▶ What this task involves: Give the number of lines containing "Xdisplay" in this listing, with no other words.

──────── Information given

This design comes from an exercise in tuning for small area on the open sky130 flow, not from production work. In this exercise RTL edits were held to simulation tests only and were not proved equivalent to the original. Power is estimated from default activity; no workload was simulated.

==> flow/design.v <==
 `timescale 1ns / 1ps
module calc_logic(
   input clk,
   input rst,
   input [4:0] keycode,
   input newkey,
   output [15:0] Xdisplay,
   output LED_NEG_digit,
   output LED_OVW
   );
   localparam[4:0] KEY_CE = 5'b01100,
                   KEY_CA = 5'b00100,
                   KEY_MULTI = 5'b01001,
                   KEY_SUB = 5'b01010,
                   KEY_ADD = 5'b01011,
                   KEY_SQR = 5'b00001,
                   KEY_CH_SIGN = 5'b00010,
                   KEY_EQUALS = 5'b00011;
   reg signed [17:0] X, nextX, Y, nextY, ANS;
   reg [1:0] OP, nextOP;
   wire ADD = (OP == KEY_ADD [1:0]);
   wire SUB = (OP == KEY_SUB [1:0]);
   wire MULTI = (OP == KEY_MULTI [1:0]);        
   wire OP_T2 = (newkey && (keycode[4:2] == 3'b010) );
   wire CA = (newkey && (keycode == KEY_CA) );             
   wire CE = (newkey && (keycode == KEY_CE) );
   wire digit = (newkey && (keycode[4] == 1'b1) );
   wire EQUALS = (newkey && (keycode == KEY_EQUALS) );
   wire SQR = (newkey && (keycode == KEY_SQR) );
   wire CH_SIGN = (newkey && (keycode == KEY_CH_SIGN) );
   wire [6:0] CONTROL = {CE, CA, OP_T2, digit, EQUALS, SQR, CH_SIGN};  
   wire signed [17:0] ANS_ADD, ANS_MULTI, ANS_SUB, ANS_SQR, ANS_CH_SIGN;
   assign ANS_ADD = X+Y;
   assign ANS_SUB = Y-X;
   assign ANS_MULTI = X*Y;
   assign ANS_SQR = X*X;
   assign ANS_CH_SIGN = X*-1;  
   assign LED_OVW = X[16]; 
   assign Xdisplay = X[15:0];
   assign LED_NEG_digit = X[17];  
   always @ (ADD, MULTI, SUB, ANS_ADD, ANS_MULTI, ANS_SUB, X)
       case({ADD, SUB, MULTI})
           3'b100: ANS = ANS_ADD;
           3'b010: ANS = ANS_SUB;
           3'b001: ANS = ANS_MULTI;
           default: ANS = X;
       endcase   
   always @ (CONTROL, X, keycode, ANS, ANS_SQR, ANS_CH_SIGN)
       casez(CONTROL)
           7'b1000000: nextX = 18'b0;
           7'b?1?????: nextX = 18'b0;
           7'b0010000: nextX = 18'b0;
           7'b0001000: nextX = {X[12:0], keycode[3:0]};  
           7'b0000100: nextX = ANS;
           7'b0000010: nextX = ANS_SQR;
           7'b0000001: nextX = ANS_CH_SIGN;
           default: nextX = X;
       endcase
   always @ (posedge clk or posedge rst)
   begin
       if(rst) X <= 18'b0;
       else X <= nextX;
   end
   always @ (OP_T2, CA, Y, X)
       case({OP_T2, CA})
           2'b00: nextY = Y;
           2'b10: nextY = X;
           default: nextY = 18'b0;
       endcase
   always @ (posedge clk or posedge rst)
     begin
         if(rst) Y <= 18'b0;
         else Y <= nextY;
     end
   always @ (OP_T2, CA, keycode, OP)
       case({OP_T2, CA})
           2'b00: nextOP = OP;
           2'b10: nextOP = keycode[1:0];
           default: nextOP = 2'b0;
       endcase
   always @ (posedge clk or posedge rst)
     begin
         if(rst) OP <= 2'b0;
         else OP <= nextOP;
     end
   endmodule
==> flow/run.sh <==
#!/bin/bash
# synth_recipe.tcl (not shown) runs the flow's synth.tcl, then flattens the netlist and writes it again
# the make line also repeats each setting of config.mk as NAME=value (left out here)
make -C /OpenROAD-flow-scripts/flow DESIGN_CONFIG=/design/flow/config.mk WORK_HOME=/design/flow/orfs CLKGATE_MAP_FILE= SYNTH_SCRIPT=/design/flow/synth_recipe.tcl finish
==> flow/config.mk <==
export PLATFORM = sky130hd
export DESIGN_NAME = calc_logic
export DESIGN_NICKNAME = calc_logic
export VERILOG_FILES = /design/flow/design.v
export SDC_FILE = /design/flow/constraint.sdc
export NUM_CORES = 4
export LEC_CHECK = 0
export CAP_MARGIN = 20
export CORE_MARGIN = 2
export CORE_UTILIZATION = 40
export SLEW_MARGIN = 20
==> flow/constraint.sdc <==
create_clock -name core_clock -period 8.0 [get_ports {clk}]
set_input_delay 1.6000 -clock core_clock [delete_from_list [all_inputs] [get_ports {clk}]]
set_output_delay 1.6000 -clock core_clock [all_outputs]
set_load 0.01 [all_outputs]
==> run summary <==
-- cells in the mapped netlist (all sizes together) (3+ instances only) --
library cell	instances
inv	294
fa	200
ha	158
and2	143
nand2	131
xnor2	79
clkbuf	64
nor2	63
dfrtp	38
o21ai	34
a21oi	31
xor2	26
a22o	25
nor3	20
o21a	15
a211oi	13
a21o	11
nor2b	9
a222oi	8
buf	8
or3	8
nand3	7
mux2i	6
nand2b	5
o21bai	5
o22ai	5
a221o	4
nor4	4
nor4b	4
o211ai	4
or2	4
a221oi	3
a31oi	3
and3	3
o311ai	3
o31ai	3
-- layout make-up --
class,instances,area share (%)
clock inverter,3,0.5069
tap,402,3.705
timing repair buffer,48,3.115
multi-input combinational,1062,76.62
sequential,38,7.005
clock buffer,5,0.9217
inverter,294,8.129
-- worst max path at each step --
| stage | end | slack (ps) | depth (start not counted) | startpoint |
|---|---|---|---|---|
| floorplan | X[17] | 1930 | 21 | X[9] |
| global placement | X[17] | 1660 | 20 | X[9] |
| detailed placement | X[17] | 1560 | 20 | X[9] |
| CTS | X[17] | 1520 | 20 | X[9] |
| global route | X[17] | 1270 | 20 | X[9] |
| finish | X[17] | 1490 | 20 | X[9] |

────────────────

▶ Reply to the task: 2